1. The coming of the Gospel to Ireland
Christianity was taking root in Ireland at the time of St. Patrick’s mission. The first Irishmen were Britons who were brought there as slaves. It helped education during the fall of the Roman Empire.
2. Plantation of Ulster (1606)
Scottish settlers were coming to Ireland. The British and the Protestants were settling in the Northern Ireland, which was previously all Gaelic and Catholic.
3. The Seige of Drogheda (1649)
Oliver Cromwell and his new army came to Dublin, Ireland. It was the end of the Civil war in England and they wanted to settle here. By 1660, a quarter or their population died from war and disease.
4. The Battle of Aughrim (1691)
Fought in County Galway, It was the final defeat of Catholic Ireland, and the beginning of the Protestants in Ireland. It was included in the supremacy in Europe between the French crown and England. Ireland was filled with many battles.
5. An argument on behalf of the Catholics in Ireland (1791)
It was a first step for the emancipation of Ireland’s poor Catholic majority. It drew so much attention that they started the Society of United Irishmen. Ireland look at the politics of a bigger world. This vision never became real, but two years later Ireland came out with the Act of Union, bringing Britain and Ireland closer together.
6. Daniel O’Connell and Catholic Emancipation (1830)
O’Connell wished that Catholicism and national identity were as one, that everyone was a Catholic. He wanted to repeal the Act of Union. He tested the limits of constitutionality and was trying at no end to get to Catholic emancipation. In 1829, it happened when the government was afraid of anarchy in Ireland.

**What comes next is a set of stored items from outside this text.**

File: src/rtl/comm_rr_arbiter_pkg.sv
// Shared definitions for the comm-channel round-robin arbiter.
package comm_defs;

  localparam int unsigned NUM_SRC = 4;
  localparam int unsigned SEL_W   = 2;

  typedef enum logic [1:0] {
    IDLE  = 2'd0,
    GRANT = 2'd1,
    XFER  = 2'd2
  } state_t;

  function automatic logic [NUM_SRC-1:0] onehot(input logic [SEL_W-1:0] idx);
    return NUM_SRC'(1) << idx;
  endfunction

endpackage

File: src/rtl/comm_rr_arbiter_enco_4to2.sv
// 4-to-2 one-hot to binary encoder; lowest set bit wins if several are set.
module enco_4to2 (
  input  logic [3:0] onehot,
  output logic [1:0] code,
  output logic       valid
);

  always_comb begin
    code = '0;
    if (onehot[0])      code = 2'd0;
    else if (onehot[1]) code = 2'd1;
    else if (onehot[2]) code = 2'd2;
    else if (onehot[3]) code = 2'd3;
  end

  assign valid = |onehot;

endmodule

File: src/rtl/comm_rr_arbiter.sv
// Round-robin burst arbiter sharing one comm channel between four TX sources.
module comm_rr_arbiter
  import comm_defs::*;
#(
  parameter int unsigned DATA_W    = 8,
  parameter int unsigned MAX_BURST = 8
) (
  input  logic                       clk,
  input  logic                       rst_n,
  input  logic [NUM_SRC-1:0]         req,
  input  logic [NUM_SRC-1:0]         tx_valid,
  input  logic [NUM_SRC*DATA_W-1:0]  tx_data,
  output logic [NUM_SRC-1:0]         tx_ready,
  input  logic                       ch_ready,
  output logic                       ch_valid,
  output logic [DATA_W-1:0]          ch_data,
  output logic [SEL_W-1:0]           ch_sel,
  output logic [NUM_SRC-1:0]         gnt,
  output logic                       busy
);

  localparam int unsigned          CNT_W    = $clog2(MAX_BURST + 1);
  localparam logic [CNT_W-1:0]     LAST_CNT = CNT_W'(MAX_BURST - 1);

  state_t             state;
  logic [SEL_W-1:0]   rr_ptr;
  logic [CNT_W-1:0]   beat_cnt;
  logic [NUM_SRC-1:0] gnt_nxt;
  logic [SEL_W-1:0]   sel_nxt;
  logic               sel_nxt_vld;
  logic               beat;
  logic               rel;

  // First requester at or after ptr, wrapping modulo NUM_SRC.
  function automatic logic [SEL_W-1:0] rr_pick(input logic [NUM_SRC-1:0] r,
                                              input logic [SEL_W-1:0]   ptr);
    logic [SEL_W-1:0] idx;
    logic [SEL_W-1:0] pick;
    logic             found;
    pick  = ptr;
    found = 1'b0;
    for (int unsigned i = 0; i < NUM_SRC; i++) begin
      idx = ptr + SEL_W'(i);
      if (!found && r[idx]) begin
        pick  = idx;
        found = 1'b1;
      end
    end
    return pick;
  endfunction

  always_comb begin
    ch_valid = 1'b0;
    ch_data  = '0;
    tx_ready = '0;
    if (state == XFER) begin
      ch_valid = tx_valid[ch_sel];
      ch_data  = tx_data[ch_sel*DATA_W +: DATA_W];
      tx_ready = ch_ready ? gnt : '0;
    end
  end

  assign beat = ch_valid & ch_ready;
  assign rel  = (state == XFER) &&
                ((beat && (beat_cnt == LAST_CNT)) || (!req[ch_sel] && !beat));

  always_comb begin
    gnt_nxt = gnt;
    case (state)
      IDLE:    if (|req) gnt_nxt = onehot(rr_pick(req, rr_ptr));
      XFER:    if (rel) gnt_nxt = '0;
      default: ;
    endcase
  end

  // ch_sel is registered from the encoded next grant, so it only moves on a
  // new award and keeps the last owner while the grant is dropped.
  enco_4to2 u_enco (
    .onehot (gnt_nxt),
    .code   (sel_nxt),
    .valid  (sel_nxt_vld)
  );

  always_ff @(posedge clk) begin
    if (!rst_n) begin
      state    <= IDLE;
      gnt      <= '0;
      ch_sel   <= '0;
      busy     <= 1'b0;
      rr_ptr   <= '0;
      beat_cnt <= '0;
    end else begin
      gnt <= gnt_nxt;
      if (sel_nxt_vld) ch_sel <= sel_nxt;
      case (state)
        IDLE: begin
          if (|req) begin
            busy  <= 1'b1;
            state <= GRANT;
          end
        end
        GRANT: begin
          beat_cnt <= '0;
          state    <= XFER;
        end
        XFER: begin
          if (beat) beat_cnt <= beat_cnt + CNT_W'(1);
          if (rel) begin
            busy   <= 1'b0;
            rr_ptr <= ch_sel + SEL_W'(1);
            state  <= IDLE;
          end
        end
        default: begin
          busy  <= 1'b0;
          state <= IDLE;
        end
      endcase
    end
  end

endmodule
File: config.mk
export PLATFORM = sky130hd
export DESIGN_NAME = comm_rr_arbiter
export DESIGN_NICKNAME = d
export VERILOG_FILES = /design/src/rtl/comm_rr_arbiter_pkg.sv /design/src/rtl/comm_rr_arbiter_enco_4to2.sv /design/src/rtl/comm_rr_arbiter.sv
export SDC_FILE = /design/constraint.sdc
export NUM_CORES = 1
export LEC_CHECK = 0
export ABC_AREA = 0
export CAP_MARGIN = 25
export CORE_UTILIZATION = 35
export CTS_CLUSTER_SIZE = 10
export DETAILED_ROUTE_END_ITERATION = 8
export GPL_TIMING_DRIVEN = 0
export PLACE_DENSITY = 0.77
export SYNTH_ARGS = -nofsm -noshare
export SYNTH_HDL_FRONTEND = slang
export SYNTH_HIERARCHICAL = 1
export SYNTH_SLANG_ARGS = --single-unit
File: constraint.sdc
create_clock -name clk -period 3.7 [get_ports clk]
set_input_delay 0.925 -clock clk [delete_from_list [all_inputs] [get_ports clk]]
set_output_delay 0.925 -clock clk [all_outputs]
set_load 0.02 [all_outputs]
Word-level counts from Yosys, hierarchy flattened
Index checks and enable logic that the tools add are counted.
- multiplexer cells: 45
- $mul: 0
- reduce and logical (&&, ||, !) cells: 20
- bitwise gates (word level): 2
- div/mod/pow operators: 0
- magnitude comparators: 5
- add/sub/neg operators: 5
- shift-type cells: 2
- eq/ne operators: 6
- operator list (operator ; number):
    indexed part select 32 x 6 -> 8 bit ; 1
    two-way mux 2 bit ; 11
    two-way mux 4 bit ; 5
    two-way mux 1 bit ; 18
    one-hot mux 4 bit (2 select lines) ; 2
    < comparator 2 x 3 -> 1 bit (second input constant) ; 5
    binary-select mux 1 bit (select 2 bit) ; 6
    two-way mux 8 bit ; 1
    OR reduction 4 bit ; 2
    logical AND 1 bit ; 6
    != test 2 bit (second input constant) ; 3
    one-hot mux 2 bit (3 select lines) ; 1
    AND reduction 2 bit ; 3
    logical NOT 1 bit ; 5
    adder 2 x 1 -> 2 bit (second input constant) ; 2
    adder 2 bit (second input constant) ; 2
    adder 4 x 1 -> 4 bit (second input constant) ; 1
    equality test 4 x 3 -> 1 bit (second input constant) ; 1
    left shift 1 x 2 -> 4 bit (first input constant) ; 1
    one-hot mux 1 bit (3 select lines) ; 1
    AND reduction 3 bit ; 1
    equality test 2 x 1 -> 1 bit (second input constant) ; 1
    equality test 2 bit (second input constant) ; 1
    logical NOT 2 bit ; 1
    other kinds (4) ; 4
- ROM bits: 0
- RAM bits: 0
- latch bits: 0
- word-level logic and storage cells: 91
- output and inout bits: 20
- register bits after elaboration: 15
- memories kept: 0

Logic depth before layout (Yosys ltp)
Gate-level depths: netlist (run 1).
- depth after elaboration: 27
- mapped depth: 10
- depth with buffers taken out: 10

Hierarchy
Netlist (run 1), hierarchy kept.
- modules (own cells, without submodules) (module ; area an instance (um^2) ; cells each ; seq. area each (um^2) ; instances):
    comm_rr_arbiter ; 1143.6 ; 123 ; 300.3 ; 1
    enco_4to2 ; 35.0 ; 7 ; 0.0 ; 1

Least setup slack after synthesis (run 1)
OpenSTA, ideal clock, no wires.
- path type: register to output
- start point: register ch_sel[0]
- end point: output ch_data[0]
- arrival time: 1.604 ns
- stages on the path, launching flop included: 5
- slack: 1.171 ns
- cells stage by stage: dfxtp_1 -> buf_6 -> buf_2 -> mux4_2 -> and2_1
- word-level cells in the longest chain between the ends: 2
- RTL lines (item ; RTL line ; RTL):
    start: declaration ; comm_rr_arbiter.sv:17 ; output logic [SEL_W-1:0] ch_sel,
    start signal: assignment ; comm_rr_arbiter.sv:94 ; if (sel_nxt_vld) ch_sel <= sel_nxt;
    indexed part select 32 x 6 -> 8 bit ; comm_rr_arbiter.sv:58 ; ch_data = tx_data[ch_sel*DATA_W +: DATA_W];
    two-way mux 8 bit ; comm_rr_arbiter.sv:56 ; if (state == XFER) begin
    end: declaration ; comm_rr_arbiter.sv:16 ; output logic [DATA_W-1:0] ch_data,
No other way between the ends.

Worst setup path after layout (run 1)
- start point: input tx_data[19]
- end point: output ch_data[3]
- word-level cells in the longest chain between the ends: 2
- RTL lines (item ; RTL line ; RTL):
    start: declaration ; comm_rr_arbiter.sv:12 ; input logic [NUM_SRC*DATA_W-1:0] tx_data,
    indexed part select 32 x 6 -> 8 bit ; comm_rr_arbiter.sv:58 ;
    two-way mux 8 bit ; comm_rr_arbiter.sv:56 ;
No other way between the ends.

7. The Great Famine (1845)
Blight was spread all across Irish country sides. It was rotting their potato crops before they came out of the ground. This brought hunger and fright to all of Ireland who blamed the British government for poisoning their crops to rid of Ireland. This changed the relationship between Ireland and the rest of the world.
8. 15 leaders of the Easter rising are executed (1916)
Over nine days, 15 men were taken from their cells to the stonebreakers’ yard to be executed by the firing squad. They were leaders of the Easter rising activist group, and they had grown all over central Dublin. The gunfights in Dublin killed mostly civilians. The public supported the rebels, and this led to Ireland becoming free from British rule.
9. Bloody Sunday (1972)
This was a march from Derry to Guildhall square demonstrating equal rights for the Catholic minority and to end unionist-majority rule. However, this march ended with British soldiers opening fire to the crowd. They left 14 dead. The police claimed that the crowd fired first, and the news believed them. 38 years passed before they exonerated the victims.
10. The Good Friday Agreement (1998)
There were years of troubles in Ireland that seemed it would never end. This agreement set out for future political progress in Northern Ireland. They worked with international countries and Bill Clinton. The political processes are stopped by a lack of trust, communication, and negotiation. There won’t be any more violence.